▸ **TASK ITEM**: From the line that includes "assign quietPtr = !(regWrStb" down to the final line of the data below, copy every line exactly and leave the rest out.

▸ **DATA EXCERPTS**:
#####

--- src/hdl/osf_regs.svh ---
// register offsets, field positions, reset values and timing counts of the sample buffer block
`ifndef OSF_REGS_SVH
`define OSF_REGS_SVH

`define OSF_ADDR_WR_POS 8'h04
`define OSF_ADDR_LOST 8'h05
`define OSF_ADDR_RD_POS 8'h06
`define OSF_ADDR_DATA 8'h07
`define OSF_ADDR_BUF_CFG 8'h08
`define OSF_ADDR_MODE 8'h09
`define OSF_ADDR_ACQ_CFG 8'h0A
`define OSF_ADDR_LAST 8'hFF

`define OSF_BUF_CFG_RESET 8'h00
`define OSF_MODE_RESET 8'h00
`define OSF_ACQ_CFG_RESET 8'h00

`define OSF_AVG_MSB 7
`define OSF_AVG_LSB 5
`define OSF_WRAP_BIT 4
`define OSF_AFULL_MSB 3
`define OSF_AFULL_LSB 0
`define OSF_PSAVE_BIT 7
`define OSF_SRST_BIT 6
`define OSF_MODE_MSB 2
`define OSF_MODE_LSB 0
`define OSF_RANGE_MSB 6
`define OSF_RANGE_LSB 5
`define OSF_RATE_MSB 4
`define OSF_RATE_LSB 2
`define OSF_PW_MSB 1
`define OSF_PW_LSB 0

`define OSF_MODE_HR 3'h2
`define OSF_MODE_DUAL 3'h3
`define OSF_MODE_MULTI 3'h7

`define OSF_DEPTH 32
`define OSF_LOST_MAX 5'h0F
`define OSF_SRST_CYCLES 4
`define OSF_RATE_MAX_BY_PW 12'hBBF

`endif

--- src/hdl/osf_pkg.sv ---
// types shared by the sample buffer block
package osf_pkg;
   typedef enum logic {OSF_RUN, OSF_SRST} osf_state_e;
   typedef logic [17:0] osf_sample_t;
   typedef logic [4:0] osf_ptr_t;
endpackage

--- src/hdl/osf_avg.sv ---
// per-channel averaging and decimation of converter samples
`timescale 1ns/100ps
module osf_avg #(
   parameter int W = 18,
   parameter int MAXSHIFT = 5
) (
   input wire logic clock,
   input wire logic arst_n,
   input wire logic clear,
   input wire logic inValid,
   input wire logic [W-1:0] inData,
   input wire logic [2:0] shiftCode,
   output logic outValid,
   output logic [W-1:0] outData
);
   logic [W+MAXSHIFT-1:0] sum_q, sum_d;
   logic [MAXSHIFT-1:0] cnt_q, cnt_d;
   logic outValid_q, outValid_d;
   logic [W-1:0] outData_q, outData_d;

   initial begin
      if (W < 1 || MAXSHIFT < 1 || MAXSHIFT > 7) begin
         $error("osf_avg: unsupported width or shift");
      end
   end

   always_comb begin
      logic [W+MAXSHIFT-1:0] total;
      logic [MAXSHIFT-1:0] last;
      total = sum_q + (W+MAXSHIFT)'(inData);
      last = MAXSHIFT'((32'd1 << shiftCode) - 32'd1);
      sum_d = sum_q;
      cnt_d = cnt_q;
      outValid_d = 1'b0;
      outData_d = outData_q;
      if (clear) begin
         sum_d = '0;
         cnt_d = '0;
      end else if (inValid) begin
         // decimate: one output per 2^shift inputs
         if (cnt_q == last) begin
            outData_d = W'(total >> shiftCode);
            outValid_d = 1'b1;
            sum_d = '0;
            cnt_d = '0;
         end else begin
            sum_d = total;
            cnt_d = cnt_q + MAXSHIFT'(1);
         end
      end
   end

   always_ff @(posedge clock or negedge arst_n) begin
      if (!arst_n) begin
         sum_q <= '0;
         cnt_q <= '0;
         outValid_q <= 1'b0;
         outData_q <= '0;
      end else begin
         sum_q <= sum_d;
         cnt_q <= cnt_d;
         outValid_q <= outValid_d;
         outData_q <= outData_d;
      end
   end

   assign outValid = outValid_q;
   assign outData = outData_q;
endmodule

--- src/hdl/osf_ctrl.sv ---
// sample buffer, acquisition control and register map of the optical sensor
`timescale 1ns/100ps
`include "osf_regs.svh"
// Notes on behaviour
// - write position advances once per stored sample
// - read position advances once per popped sample
// - power-on reset zeroes both positions
// - three bytes per channel, high bits first
// - averaging field selects 1 to 32 samples
// - wrap bit chooses overwrite or hold when full
// - almost-full flag at 32 minus field unread
// - power-save keeps registers, forces flags low
// - soft reset restores defaults, bit self-clears
// - soft reset raises no power-ready event
// - mode field selects red or red plus IR
// - mode change keeps settings and stored data
// - range field selects converter full scale
// - rate field selects 50 to 3200 sps
// - too-high rate clamped to width's maximum
// - pulse width field sets width and resolution
// - circular buffer of 32 sample entries
// - losses counted, saturate at 15, cleared on pop
// - data register reads keep the address pointer
// - stored values left-justified at bit 17
module osf_ctrl #(
   parameter int CLK_HZ = 50000000,
   parameter logic [11:0] RATE_MAX_BY_PW = `OSF_RATE_MAX_BY_PW
) (
   input wire logic clock,
   input wire logic arst_n,
   input wire logic regAddrLoad,
   input wire logic [7:0] regAddr,
   input wire logic regWrStb,
   input wire logic [7:0] regWrData,
   input wire logic regRdStb,
   output logic [7:0] regRdData,
   output logic sampleTick,
   input wire logic sampleValid,
   input wire logic [17:0] redSample,
   input wire logic [17:0] irSample,
   output logic [1:0] converterRangeSelect,
   output logic [2:0] sampleRateSelect,
   output logic [1:0] ledPulseWidthSelect,
   output logic powerSaveActive,
   output logic almostFullFlag,
   output logic powerReadyFlag,
   input wire logic powerReadyClear
);
   localparam int DEPTH = `OSF_DEPTH;

   initial begin
      if (CLK_HZ < 3200 || CLK_HZ / 50 >= (1 << 24)) begin
         $error("osf_ctrl: clock rate out of range");
      end
   end

   function automatic logic [2:0] rateMax(input logic [1:0] pw);
      rateMax = RATE_MAX_BY_PW[pw*3 +: 3];
   endfunction

   function automatic logic [23:0] ratePeriod(input logic [2:0] code);
      int sps;
      unique case (code)
         3'h0: sps = 50;
         3'h1: sps = 100;
         3'h2: sps = 200;
         3'h3: sps = 400;
         3'h4: sps = 800;
         3'h5: sps = 1000;
         3'h6: sps = 1600;
         3'h7: sps = 3200;
      endcase
      ratePeriod = 24'(CLK_HZ / sps);
   endfunction

   function automatic logic modeValid(input logic [2:0] m);
      modeValid = (m == `OSF_MODE_HR) || (m == `OSF_MODE_DUAL) || (m == `OSF_MODE_MULTI);
   endfunction

   osf_pkg::osf_state_e state_q, state_d;
   logic [2:0] srstCnt_q, srstCnt_d;
   osf_pkg::osf_sample_t mem_q [DEPTH][2];
   osf_pkg::osf_sample_t mem_d [DEPTH][2];
   osf_pkg::osf_ptr_t wr_q, wr_d, rd_q, rd_d, latch_q, latch_d;
   logic full_q, full_d;
   logic [4:0] lost_q, lost_d;
   logic [2:0] byteIdx_q, byteIdx_d;
   logic [7:0] addr_q, addr_d, bufCfg_q, bufCfg_d, acqCfg_q, acqCfg_d, rdData_q, rdData_d;
   logic psave_q, psave_d;
   logic [2:0] mode_q, mode_d;
   logic [23:0] divCnt_q, divCnt_d;
   logic tick_q, tick_d, afull_q, afull_d, pwrRdy_q, pwrRdy_d, porSeen_q;
   logic avgValid, avgClear, running;
   osf_pkg::osf_sample_t redAvg, irAvg;
   logic [2:0] avgShift;

   // averaging codes above 100 all select 32 samples
   assign avgShift = (bufCfg_q[`OSF_AVG_MSB:`OSF_AVG_LSB] > 3'h4) ? 3'h5 : bufCfg_q[`OSF_AVG_MSB:`OSF_AVG_LSB];
   assign running = modeValid(mode_q) && !psave_q && (state_q == osf_pkg::OSF_RUN);
   assign avgClear = !running;

   osf_avg #(.W(18), .MAXSHIFT(5)) u_avgRed (
      .clock(clock), .arst_n(arst_n), .clear(avgClear), .inValid(sampleValid && running),
      .inData(redSample), .shiftCode(avgShift), .outValid(avgValid), .outData(redAvg)
   );
   osf_avg #(.W(18), .MAXSHIFT(5)) u_avgIr (
      .clock(clock), .arst_n(arst_n), .clear(avgClear), .inValid(sampleValid && running),
      .inData(irSample), .shiftCode(avgShift), .outValid(), .outData(irAvg)
   );

   always_comb begin
      osf_pkg::osf_ptr_t sel;
      logic [1:0] pw, ch;
      logic [2:0] lastByte;
      logic [5:0] unread;
      logic [17:0] word, mask;
      logic empty, dual;
      sel = '0;
      ch = '0;
      word = '0;
      unread = '0;
      empty = !full_q && (wr_q == rd_q);
      pw = acqCfg_q[`OSF_PW_MSB:`OSF_PW_LSB];
      dual = (mode_q != `OSF_MODE_HR);
      lastByte = dual ? 3'h5 : 3'h2;
      // bits below the selected resolution read zero; data stays left-justified
      mask = 18'h3FFFF << (2'h3 - pw);
      state_d = state_q;
      srstCnt_d = srstCnt_q;
      mem_d = mem_q;
      wr_d = wr_q;
      rd_d = rd_q;
      latch_d = latch_q;
      full_d = full_q;
      lost_d = lost_q;
      byteIdx_d = byteIdx_q;
      addr_d = addr_q;
      bufCfg_d = bufCfg_q;
      acqCfg_d = acqCfg_q;
      rdData_d = rdData_q;
      psave_d = psave_q;
      mode_d = mode_q;
      if (regAddrLoad) begin
         addr_d = regAddr;
         byteIdx_d = '0;
      end else if (regRdStb) begin
         if (addr_q == `OSF_ADDR_DATA) begin
            sel = (byteIdx_q == 3'h0) ? rd_q : latch_q;
            ch = (byteIdx_q > 3'h2) ? 2'h1 : 2'h0;
            word = mem_q[sel][ch[0]];
            // byte order: bits 17:16, then 15:8, then 7:0
            unique case (byteIdx_q - (ch[0] ? 3'h3 : 3'h0))
               3'h0: rdData_d = {6'h00, word[17:16]};
               3'h1: rdData_d = word[15:8];
               default: rdData_d = word[7:0];
            endcase
            if (byteIdx_q == 3'h0) begin
               latch_d = rd_q;
               if (!empty) begin
                  rd_d = rd_q + 5'h01;
                  full_d = 1'b0;
                  lost_d = '0;
               end
            end
            byteIdx_d = (byteIdx_q >= lastByte) ? 3'h0 : byteIdx_q + 3'h1;
            // address pointer holds on the data register
         end else begin
            unique case (addr_q)
               `OSF_ADDR_WR_POS: rdData_d = {3'h0, wr_q};
               `OSF_ADDR_LOST: rdData_d = {3'h0, lost_q};
               `OSF_ADDR_RD_POS: rdData_d = {3'h0, rd_q};
               `OSF_ADDR_BUF_CFG: rdData_d = bufCfg_q;
               `OSF_ADDR_MODE: rdData_d = {psave_q, state_q == osf_pkg::OSF_SRST, 3'h0, mode_q};
               `OSF_ADDR_ACQ_CFG: rdData_d = {1'b0, acqCfg_q[6:0]};
               default: rdData_d = 8'h00;
            endcase
            if (addr_q != `OSF_ADDR_LAST) begin
               addr_d = addr_q + 8'h01;
            end
         end
      end else if (regWrStb) begin
         unique case (addr_q)
            `OSF_ADDR_WR_POS: begin
               if (modeValid(mode_q)) begin
                  wr_d = regWrData[4:0];
                  full_d = 1'b0;
                  byteIdx_d = '0;
               end
            end
            `OSF_ADDR_LOST: lost_d = regWrData[4:0];
            `OSF_ADDR_RD_POS: begin
               rd_d = regWrData[4:0];
               full_d = 1'b0;
               byteIdx_d = '0;
            end
            `OSF_ADDR_BUF_CFG: bufCfg_d = regWrData;
            `OSF_ADDR_MODE: begin
               psave_d = regWrData[`OSF_PSAVE_BIT];
               mode_d = regWrData[`OSF_MODE_MSB:`OSF_MODE_LSB];
               if (regWrData[`OSF_SRST_BIT]) begin
                  state_d = osf_pkg::OSF_SRST;
                  srstCnt_d = 3'(`OSF_SRST_CYCLES - 1);
               end
            end
            `OSF_ADDR_ACQ_CFG: begin
               acqCfg_d = {1'b0, regWrData[6:0]};
               // rate beyond what the pulse width allows is replaced by the maximum
               if (regWrData[`OSF_RATE_MSB:`OSF_RATE_LSB] > rateMax(regWrData[`OSF_PW_MSB:`OSF_PW_LSB])) begin
                  acqCfg_d[`OSF_RATE_MSB:`OSF_RATE_LSB] = rateMax(regWrData[`OSF_PW_MSB:`OSF_PW_LSB]);
               end
            end
            default: ;
         endcase
         if (addr_q != `OSF_ADDR_LAST) begin
            addr_d = addr_q + 8'h01;
         end
      end
      if (avgValid && running) begin
         if (full_d) begin
            lost_d = (lost_d >= `OSF_LOST_MAX) ? `OSF_LOST_MAX : lost_d + 5'h01;
         end
         if (!full_d || bufCfg_q[`OSF_WRAP_BIT]) begin
            mem_d[wr_d][0] = redAvg & mask;
            mem_d[wr_d][1] = dual ? (irAvg & mask) : 18'h00000;
            if (full_d) begin
               rd_d = rd_d + 5'h01;
            end
            full_d = (wr_d + 5'h01) == rd_d;
            wr_d = wr_d + 5'h01;
         end
      end
      if (state_q == osf_pkg::OSF_SRST) begin
         // hold every mapped register and the memory at power-on values until the sequence ends; address pointer keeps its value
         wr_d = '0;
         rd_d = '0;
         latch_d = '0;
         full_d = 1'b0;
         lost_d = '0;
         byteIdx_d = '0;
         bufCfg_d = `OSF_BUF_CFG_RESET;
         acqCfg_d = `OSF_ACQ_CFG_RESET;
         psave_d = 1'(`OSF_MODE_RESET >> `OSF_PSAVE_BIT);
         mode_d = 3'(`OSF_MODE_RESET);
         for (int i = 0; i < DEPTH; i++) begin
            mem_d[i][0] = '0;
            mem_d[i][1] = '0;
         end
         if (srstCnt_q == 3'h0) begin
            state_d = osf_pkg::OSF_RUN;
         end else begin
            srstCnt_d = srstCnt_q - 3'h1;
         end
      end
      unread = full_d ? 6'd32 : {1'b0, 5'(wr_d - rd_d)};
      // level while backlog reaches 32 minus the field; forced low in power-save
      afull_d = !psave_d && (unread >= (6'd32 - {2'h0, bufCfg_d[`OSF_AFULL_MSB:`OSF_AFULL_LSB]}));
      // set only by power-on, never by soft reset; set wins over clear
      pwrRdy_d = !psave_d && (!porSeen_q || (pwrRdy_q && !powerReadyClear));
      divCnt_d = divCnt_q + 24'h000001;
      tick_d = 1'b0;
      if (!running) begin
         divCnt_d = '0;
      end else if (divCnt_q >= ratePeriod(acqCfg_q[`OSF_RATE_MSB:`OSF_RATE_LSB]) - 24'h000001) begin
         divCnt_d = '0;
         tick_d = 1'b1;
      end
   end

   always_ff @(posedge clock or negedge arst_n) begin
      if (!arst_n) begin
         state_q <= osf_pkg::OSF_RUN;
         srstCnt_q <= '0;
         for (int i = 0; i < DEPTH; i++) begin
            mem_q[i][0] <= '0;
            mem_q[i][1] <= '0;
         end
         wr_q <= '0;
         rd_q <= '0;
         latch_q <= '0;
         full_q <= 1'b0;
         lost_q <= '0;
         byteIdx_q <= '0;
         addr_q <= '0;
         bufCfg_q <= `OSF_BUF_CFG_RESET;
         acqCfg_q <= `OSF_ACQ_CFG_RESET;
         rdData_q <= '0;
         psave_q <= 1'b0;
         mode_q <= '0;
         divCnt_q <= '0;
         tick_q <= 1'b0;
         afull_q <= 1'b0;
         pwrRdy_q <= 1'b0;
         porSeen_q <= 1'b0;
      end else begin
         state_q <= state_d;
         srstCnt_q <= srstCnt_d;
         mem_q <= mem_d;
         wr_q <= wr_d;
         rd_q <= rd_d;
         latch_q <= latch_d;
         full_q <= full_d;
         lost_q <= lost_d;
         byteIdx_q <= byteIdx_d;
         addr_q <= addr_d;
         bufCfg_q <= bufCfg_d;
         acqCfg_q <= acqCfg_d;
         rdData_q <= rdData_d;
         psave_q <= psave_d;
         mode_q <= mode_d;
         divCnt_q <= divCnt_d;
         tick_q <= tick_d;
         afull_q <= afull_d;
         pwrRdy_q <= pwrRdy_d;
         porSeen_q <= 1'b1;
      end
   end

   assign regRdData = rdData_q;
   assign sampleTick = tick_q;
   assign converterRangeSelect = acqCfg_q[`OSF_RANGE_MSB:`OSF_RANGE_LSB];
   assign sampleRateSelect = acqCfg_q[`OSF_RATE_MSB:`OSF_RATE_LSB];
   assign ledPulseWidthSelect = acqCfg_q[`OSF_PW_MSB:`OSF_PW_LSB];
   assign powerSaveActive = psave_q;
   assign almostFullFlag = afull_q;
   assign powerReadyFlag = pwrRdy_q;

   logic popNow, pushOk, quietPtr;
   assign popNow = regRdStb && !regAddrLoad && addr_q == `OSF_ADDR_DATA && byteIdx_q == 3'h0
      && !(!full_q && wr_q == rd_q) && state_q == osf_pkg::OSF_RUN;
   assign quietPtr = !(regWrStb && !regAddrLoad && !regRdStb) && state_q == osf_pkg::OSF_RUN;
   assign pushOk = avgValid && running && quietPtr && !regRdStb;
endmodule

#####

▸ **RESPONSE TO THE TASK**:
   assign quietPtr = !(regWrStb && !regAddrLoad && !regRdStb) && state_q == osf_pkg::OSF_RUN;
   assign pushOk = avgValid && running && quietPtr && !regRdStb;
endmodule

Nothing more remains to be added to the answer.